Whilst serving on active duty during the Indonesian - Malaysian Confrontation on the 6th June 1965, sadly, Lance Corporal Paul Denehey, aged 21, died an agonising death in the jungle, suffering unimaginable pain for several days from the terrible wound inflicted by a rogue elephant’s tusk. He was the first Australian SAS soldier to have died whilst on active service.
To those fallen heroes we visited today - May they rest in peace, they'll never be forgotten.
To the Australian High Commission Head of Mission: Australian High Commissioner to Singapore Mr Philip Green OAM and to the High Commission Defence Staff and staff who kindly welcomed Matt Brown (my co-rider Thailand to Singapore) and myself to Singapore, The Long Ride Home team and I take this opportunity to thank you personally for your kind support during the long ride home and our stay here in Singapore.

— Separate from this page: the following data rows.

===== config.mk =====
export PLATFORM = sky130hd
export DESIGN_NAME = edge_event_arbiter
export DESIGN_NICKNAME = d
export VERILOG_FILES = /design/src/rtl/edge_event_arbiter.sv
export SDC_FILE = /design/constraint.sdc
export NUM_CORES = 1
export LEC_CHECK = 0
export ABC_AREA = 1
export CAP_MARGIN = 30
export CORE_MARGIN = 2
export CORE_UTILIZATION = 40
export DETAILED_ROUTE_END_ITERATION = 10
export GPL_ROUTABILITY_DRIVEN = 0
export HOLD_SLACK_MARGIN = 0.03
export PLACE_DENSITY = 0.71
export SKIP_CTS_REPAIR_TIMING = 1
export SYNTH_ARGS = -nofsm -noshare
export SYNTH_HDL_FRONTEND = slang
export SYNTH_SLANG_ARGS = --single-unit
export TNS_END_PERCENT = 20

===== constraint.sdc =====
create_clock -name clk -period 1.38 [get_ports clk]
set_clock_uncertainty 0.1 [all_clocks]
set_input_delay 0.207 -clock clk [delete_from_list [all_inputs] [get_ports clk]]
set_output_delay 0.207 -clock clk [all_outputs]
set_load 0.05 [all_outputs]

The Indonesian–Malaysian confrontation or Borneo confrontation (also known by its Indonesian/Malay name, Konfrontasi) was a violent conflict from 1963–66 that stemmed from Indonesia's opposition to the creation of Malaysia. The creation of Malaysia was the amalgamation of the Federation of Malaya (now West Malaysia), Singapore and the crown colony/British protectorates of North Borneo and Sarawak (collectively known as British Borneo, now East Malaysia) in September 1963. Important precursors to the conflict included Indonesia's policy of confrontation against Netherlands in New Guinea from March–August 1962 and the Brunei Revolt in December 1962.
The confrontation was an undeclared war with most of the action occurring in the border area between Indonesia and East Malaysia on the island of Borneo, known as Kalimantan in Indonesia. The conflict was characterised by restrained and isolated ground combat, set within tactics of low-level brinkmanship. Combat was usually conducted by company or platoon-sized operations on either side of the border. Indonesia's campaign of infiltrations into Borneo sought to exploit the ethnic and religious diversity in Sabah and Sarawak compared to that of Malaya and Singapore, with the intent of unravelling the proposed state of Malaysia.

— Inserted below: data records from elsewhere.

## src/rtl/interrupt_controller_pkg.sv

```systemverilog
// Shared definitions for the interrupt controller.
//   state_e          : request/service handshake states
//   *_OFF            : register byte offsets from the window base
//   ACTIVE_VALID_BIT : "in service" flag position in the ACTIVE register
package irq_pkg;

  typedef enum logic [1:0] {
    IDLE    = 2'd0,
    REQ     = 2'd1,
    SERVICE = 2'd2
  } state_e;

  localparam logic [3:0] PEND_OFF   = 4'd0;
  localparam logic [3:0] MASK_OFF   = 4'd4;
  localparam logic [3:0] ACTIVE_OFF = 4'd8;
  localparam logic [3:0] EOI_OFF    = 4'd12;

  localparam int ACTIVE_VALID_BIT = 31;

endpackage

```

## src/rtl/interrupt_controller_priority_encoder.sv

```systemverilog
// Lowest-index-wins priority encoder.
//   vec_i : request vector (bit 0 = highest priority)
//   idx_o : index of the lowest set bit, 0 when none set
//   any_o : at least one bit of vec_i is set
module priority_encoder #(
  parameter int N = 4
) (
  input  logic [N-1:0] vec_i,
  output logic [2:0]   idx_o,
  output logic         any_o
);

  // Scan from the top down so the last assignment is the lowest set bit.
  always_comb begin
    idx_o = 3'd0;
    for (int i = N - 1; i >= 0; i--) begin
      if (vec_i[i]) idx_o = 3'(i);
    end
  end

  assign any_o = |vec_i;

endmodule

```

## src/rtl/interrupt_controller.sv

```systemverilog
// Memory-mapped interrupt controller.
//   clock, reset (async, active-low)
//   irq_src            : level request lines, bit 0 = cycle timer
//   address/data       : processor bus, MemRead/MemWrite strobes
//   InterruptTaken     : processor has vectored to the handler
//   rdata, CtrlAddress : register read data and window-hit flag
//   InterruptReq/Cause : request to the processor and selected source
// Register window: PENDING (W1C), MASK (RW), ACTIVE (RO), EOI (WO).
module interrupt_controller
  import irq_pkg::*;
#(
  parameter int          NUM_SRC   = 4,
  parameter logic [31:0] BASE_ADDR = 32'hffff0080
) (
  input  logic               clock,
  input  logic               reset,
  input  logic [NUM_SRC-1:0] irq_src,
  input  logic [31:0]        address,
  input  logic [31:0]        data,
  input  logic               MemRead,
  input  logic               MemWrite,
  input  logic               InterruptTaken,
  output logic [31:0]        rdata,
  output logic               CtrlAddress,
  output logic               InterruptReq,
  output logic [2:0]         InterruptCause
);

  state_e             state_q, state_d;
  logic [NUM_SRC-1:0] src_q;
  logic [NUM_SRC-1:0] pending_q, pending_d;
  logic [NUM_SRC-1:0] mask_q, mask_d;
  logic [2:0]         cause_q, cause_d;
  logic               active_q, active_d;
  logic               req_q, req_d;

  logic [31:0]        off_w;
  logic [3:0]         word_off;
  logic               wr_pend, wr_mask, wr_eoi;
  logic [NUM_SRC-1:0] rise, wclr, pend_raw, cause_bit;
  logic [2:0]         win_idx;
  logic               win_any;
  logic               keep_req;
  logic               unused_ok;

  // Subtraction wraps addresses below the base to large values, so one
  // unsigned compare covers both ends of the window.
  assign off_w       = address - BASE_ADDR;
  assign CtrlAddress = (off_w <= 32'd12);
  assign word_off    = {off_w[3:2], 2'b00};

  assign wr_pend = MemWrite && CtrlAddress && (word_off == PEND_OFF);
  assign wr_mask = MemWrite && CtrlAddress && (word_off == MASK_OFF);
  assign wr_eoi  = MemWrite && CtrlAddress && (word_off == EOI_OFF);

  assign rise      = irq_src & ~src_q;
  assign wclr      = wr_pend ? data[NUM_SRC-1:0] : '0;
  // Edge is OR-ed in last so a same-cycle set beats a software clear.
  assign pend_raw  = (pending_q & ~wclr) | rise;
  assign mask_d    = wr_mask ? data[NUM_SRC-1:0] : mask_q;
  assign cause_bit = NUM_SRC'(1) << cause_q;

  // Looks at next-cycle pending/mask so a software mask or clear in REQ
  // drops the request on the following cycle.
  assign keep_req = |(pend_raw & mask_d & cause_bit);

  priority_encoder #(.N(NUM_SRC)) u_prio (
    .vec_i (pending_q & mask_q),
    .idx_o (win_idx),
    .any_o (win_any)
  );

  always_comb begin
    state_d   = state_q;
    cause_d   = cause_q;
    active_d  = active_q;
    pending_d = pend_raw;
    case (state_q)
      IDLE: begin
        if (win_any) begin
          state_d = REQ;
          cause_d = win_idx;
        end
      end
      REQ: begin
        if (InterruptTaken) begin
          state_d   = SERVICE;
          active_d  = 1'b1;
          pending_d = (pending_q & ~wclr & ~cause_bit) | rise;
        end else if (!keep_req) begin
          state_d = IDLE;
        end
      end
      SERVICE: begin
        if (wr_eoi) begin
          state_d  = IDLE;
          active_d = 1'b0;
        end
      end
      default: state_d = IDLE;
    endcase
  end

  assign req_d = (state_d == REQ);

  always_ff @(posedge clock or negedge reset) begin
    if (!reset) begin
      state_q   <= IDLE;
      src_q     <= '0;
      pending_q <= '0;
      mask_q    <= '0;
      cause_q   <= 3'd0;
      active_q  <= 1'b0;
      req_q     <= 1'b0;
    end else begin
      state_q   <= state_d;
      src_q     <= irq_src;
      pending_q <= pending_d;
      mask_q    <= mask_d;
      cause_q   <= cause_d;
      active_q  <= active_d;
      req_q     <= req_d;
    end
  end

  assign InterruptReq   = req_q;
  assign InterruptCause = cause_q;

  always_comb begin
    rdata = '0;
    if (CtrlAddress) begin
      case (word_off)
        PEND_OFF: rdata[NUM_SRC-1:0] = pending_q;
        MASK_OFF: rdata[NUM_SRC-1:0] = mask_q;
        ACTIVE_OFF: begin
          if (active_q) begin
            rdata[ACTIVE_VALID_BIT] = 1'b1;
            rdata[2:0]              = cause_q;
          end
        end
        default: rdata = '0;
      endcase
    end
  end

  // Reads have no side effects and upper data bits are don't-care.
  assign unused_ok = ^{MemRead, data[31:NUM_SRC]};

endmodule

```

The challenging jungle terrain of Borneo and lack of roads straddling the Malaysia/Indonesia border forced both Indonesian and Commonwealth forces to conduct long foot patrols. Both sides relied on light infantry operations and air transport, although Commonwealth forces enjoyed the advantage of better helicopter deployment and resupply to forward operating bases. Rivers were also used as a method of transport and infiltration. Although combat operations were primarily conducted by ground forces, aerial forces played a vital support role and naval forces ensured the security of the sea flanks. The British provided most of the defensive effort, although Malaysian forces steadily increased their contributions, and there were periodic contributions from Australian and New Zealand forces within the combined Far East Strategic Reserve stationed then in West Malaysia and Singapore.

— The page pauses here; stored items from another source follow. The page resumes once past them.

$ cat src/rtl/rom_sequencer_if.sv
// -----------------------------------------------------------------------------
// rom_sequencer_if
// Operand interface between the ROM sequencer and the CPU/manual mode mux.
//
// Signals:
//   mode        1 = ROM execution enabled, 0 = manual (sequencer idles)
//   restart     synchronous restart: pc, acc and halted cleared
//   alu_result  ALU output for the last issued operation
//   cpu_a       operand A to the mode mux
//   cpu_b       operand B to the mode mux
//   cpu_opcode  ALU opcode to the mode mux
//   cpu_valid   one-cycle pulse marking a new issue
//   pc          address of the current instruction
//   acc         accumulator
//   halted      high while the sequencer sits in HALT
//
// Modports:
//   master  the sequencer (drives operands and status)
//   slave   the consumer / controller (drives mode, restart, alu_result)
// -----------------------------------------------------------------------------
interface rom_sequencer_if #(
  parameter int ADDR_W = 3
);
  logic              mode;
  logic              restart;
  logic [7:0]        alu_result;
  logic [7:0]        cpu_a;
  logic [7:0]        cpu_b;
  logic [2:0]        cpu_opcode;
  logic              cpu_valid;
  logic [ADDR_W-1:0] pc;
  logic [7:0]        acc;
  logic              halted;

  modport master (
    input  mode,
    input  restart,
    input  alu_result,
    output cpu_a,
    output cpu_b,
    output cpu_opcode,
    output cpu_valid,
    output pc,
    output acc,
    output halted
  );

  modport slave (
    output mode,
    output restart,
    output alu_result,
    input  cpu_a,
    input  cpu_b,
    input  cpu_opcode,
    input  cpu_valid,
    input  pc,
    input  acc,
    input  halted
  );
endinterface

$ cat src/rtl/rom_sequencer.sv
// -----------------------------------------------------------------------------
// rom_sequencer
// Producer side of the operand interface feeding the CPU/manual mode mux.
// Walks a constant instruction ROM: fetches a word, issues operands to the
// ALU path, waits ALU_LAT cycles, then captures alu_result into the
// accumulator and advances the program counter. Runs only while mode=1.
//
// Ports:
//   clk    system clock, rising edge
//   rst_n  asynchronous active-low reset (synchronous release upstream)
//   bus    rom_sequencer_if.master: mode, restart, alu_result in;
//          cpu_a, cpu_b, cpu_opcode, cpu_valid, pc, acc, halted out
//
// ROM word layout (21 bits):
//   [20] HALT  [19] A_SRC (0 = IMM_A, 1 = acc)  [18:16] OPCODE
//   [15:8] IMM_A  [7:0] IMM_B
//
// Timing: operands and cpu_valid are registered as the FSM leaves ISSUE, so
// they become visible in the first WAIT cycle; the capture edge follows that
// edge by exactly ALU_LAT cycles. With ALU_LAT=1 an instruction takes
// FETCH + ISSUE + WAIT = 3 cycles.
// -----------------------------------------------------------------------------
module rom_sequencer #(
  parameter int DEPTH   = 8,
  parameter int ADDR_W  = 3,
  parameter int ALU_LAT = 1
) (
  input  logic                   clk,
  input  logic                   rst_n,
  rom_sequencer_if.master        bus
);

  localparam int CNT_W = $clog2(ALU_LAT + 1);

  typedef enum logic [2:0] {
    ST_IDLE  = 3'd0,
    ST_FETCH = 3'd1,
    ST_ISSUE = 3'd2,
    ST_WAIT  = 3'd3,
    ST_HALT  = 3'd4
  } state_t;

  // Constant program table; every unlisted address is a HALT word.
  function automatic logic [20:0] rom_word(input logic [ADDR_W-1:0] addr);
    logic [20:0] w;
    case (addr)
      ADDR_W'(0): w = {1'b0, 1'b0, 3'd0, 8'h05, 8'h03};
      ADDR_W'(1): w = {1'b0, 1'b1, 3'd1, 8'h00, 8'h02};
      ADDR_W'(2): w = {1'b0, 1'b1, 3'd0, 8'h00, 8'h10};
      default:    w = {1'b1, 20'h0_0000};
    endcase
    return w;
  endfunction

  state_t            r_state;
  state_t            w_state_next;
  logic [ADDR_W-1:0] r_pc;
  logic [7:0]        r_acc;
  logic [19:0]       r_word;
  logic [CNT_W-1:0]  r_cnt;
  logic [7:0]        r_cpu_a;
  logic [7:0]        r_cpu_b;
  logic [2:0]        r_cpu_op;
  logic              r_cpu_valid;
  logic              r_halted;

  logic [20:0]       w_rom_word;
  logic [ADDR_W-1:0] w_pc_inc;
  logic              w_do_fetch;
  logic              w_do_halt;
  logic              w_do_issue;
  logic              w_do_count;
  logic              w_do_capture;

  assign w_rom_word = rom_word(r_pc);
  assign w_pc_inc   = (r_pc == ADDR_W'(DEPTH - 1)) ? '0 : r_pc + ADDR_W'(1);

  // State register.
  always_ff @(posedge clk or negedge rst_n) begin
    if (!rst_n) begin
      r_state <= ST_IDLE;
    end else begin
      r_state <= w_state_next;
    end
  end

  // Next-state logic and per-cycle action strobes. restart overrides
  // everything; mode=0 aborts any in-flight instruction back to IDLE.
  always_comb begin
    w_state_next = r_state;
    w_do_fetch   = 1'b0;
    w_do_halt    = 1'b0;
    w_do_issue   = 1'b0;
    w_do_count   = 1'b0;
    w_do_capture = 1'b0;
    case (r_state)
      ST_IDLE: begin
        if (bus.mode) begin
          w_state_next = ST_FETCH;
        end else begin
          w_state_next = ST_IDLE;
        end
      end
      ST_FETCH: begin
        if (!bus.mode) begin
          w_state_next = ST_IDLE;
        end else if (w_rom_word[20]) begin
          w_state_next = ST_HALT;
          w_do_halt    = 1'b1;
        end else begin
          w_state_next = ST_ISSUE;
          w_do_fetch   = 1'b1;
        end
      end
      ST_ISSUE: begin
        if (!bus.mode) begin
          w_state_next = ST_IDLE;
        end else begin
          w_state_next = ST_WAIT;
          w_do_issue   = 1'b1;
        end
      end
      ST_WAIT: begin
        if (!bus.mode) begin
          w_state_next = ST_IDLE;
        end else if (r_cnt == CNT_W'(1)) begin
          w_state_next = ST_FETCH;
          w_do_capture = 1'b1;
        end else begin
          w_state_next = ST_WAIT;
          w_do_count   = 1'b1;
        end
      end
      ST_HALT: begin
        w_state_next = ST_HALT;
      end
      default: begin
        w_state_next = ST_IDLE;
      end
    endcase
    if (bus.restart) begin
      w_state_next = ST_IDLE;
      w_do_fetch   = 1'b0;
      w_do_halt    = 1'b0;
      w_do_issue   = 1'b0;
      w_do_count   = 1'b0;
      w_do_capture = 1'b0;
    end else begin
      w_state_next = w_state_next;
    end
  end

  // Program counter, accumulator and halted flag.
  always_ff @(posedge clk or negedge rst_n) begin
    if (!rst_n) begin
      r_pc     <= '0;
      r_acc    <= 8'h00;
      r_halted <= 1'b0;
    end else if (bus.restart) begin
      r_pc     <= '0;
      r_acc    <= 8'h00;
      r_halted <= 1'b0;
    end else begin
      if (w_do_capture) begin
        r_acc <= bus.alu_result;
        r_pc  <= w_pc_inc;
      end
      if (w_do_halt) begin
        r_halted <= 1'b1;
      end
    end
  end

  // Fetched instruction word (HALT bit is consumed directly from the ROM).
  always_ff @(posedge clk or negedge rst_n) begin
    if (!rst_n) begin
      r_word <= 20'h0_0000;
    end else if (w_do_fetch) begin
      r_word <= w_rom_word[19:0];
    end
  end

  // Issued operands: updated only on issue so they hold through WAIT and
  // across restart; cpu_valid is a single-cycle pulse.
  always_ff @(posedge clk or negedge rst_n) begin
    if (!rst_n) begin
      r_cpu_a     <= 8'h00;
      r_cpu_b     <= 8'h00;
      r_cpu_op    <= 3'd0;
      r_cpu_valid <= 1'b0;
    end else begin
      r_cpu_valid <= w_do_issue;
      if (w_do_issue) begin
        r_cpu_a  <= r_word[19] ? r_acc : r_word[15:8];
        r_cpu_b  <= r_word[7:0];
        r_cpu_op <= r_word[18:16];
      end
    end
  end

  // ALU latency counter: loaded on issue, counts down to 1 in WAIT.
  always_ff @(posedge clk or negedge rst_n) begin
    if (!rst_n) begin
      r_cnt <= '0;
    end else if (w_do_issue) begin
      r_cnt <= CNT_W'(ALU_LAT);
    end else if (w_do_count) begin
      r_cnt <= r_cnt - CNT_W'(1);
    end
  end

  assign bus.cpu_a      = r_cpu_a;
  assign bus.cpu_b      = r_cpu_b;
  assign bus.cpu_opcode = r_cpu_op;
  assign bus.cpu_valid  = r_cpu_valid;
  assign bus.pc         = r_pc;
  assign bus.acc        = r_acc;
  assign bus.halted     = r_halted;

endmodule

Initial Indonesian attacks into East Malaysia relied heavily on local volunteers trained by the Indonesian Army. With the passage of time infiltration forces became more organised with the inclusion of a larger component of Indonesian forces. To deter and disrupt Indonesia's growing campaign of infiltrations, the British responded in 1964 by launching their own covert operations into Indonesian Kalimantan under the code name Operation Claret. Coinciding with Sukarno announcing a 'year of dangerous living' and the 1964 race riots in Singapore, Indonesia launched an expanded campaign of operations into West Malaysia on 17 August 1964, albeit without military success. A build-up of Indonesian forces on the Kalimantan border in December 1964 saw the UK commit significant forces from the UK based Army Strategic Command and Australia and New Zealand deployed roulement combat forces from West Malaysia to Borneo in 1965–66. The intensity of the conflict began to subside following the events of the 30 September Movement and Suharto's rise to power. A new round of peace negotiations between Indonesia and Malaysia began in May 1966 and a final peace agreement was signed on 11 August 1966 with Indonesia formally recognising Malaysia.
Truck and Matt, on the long ride home in Singapore.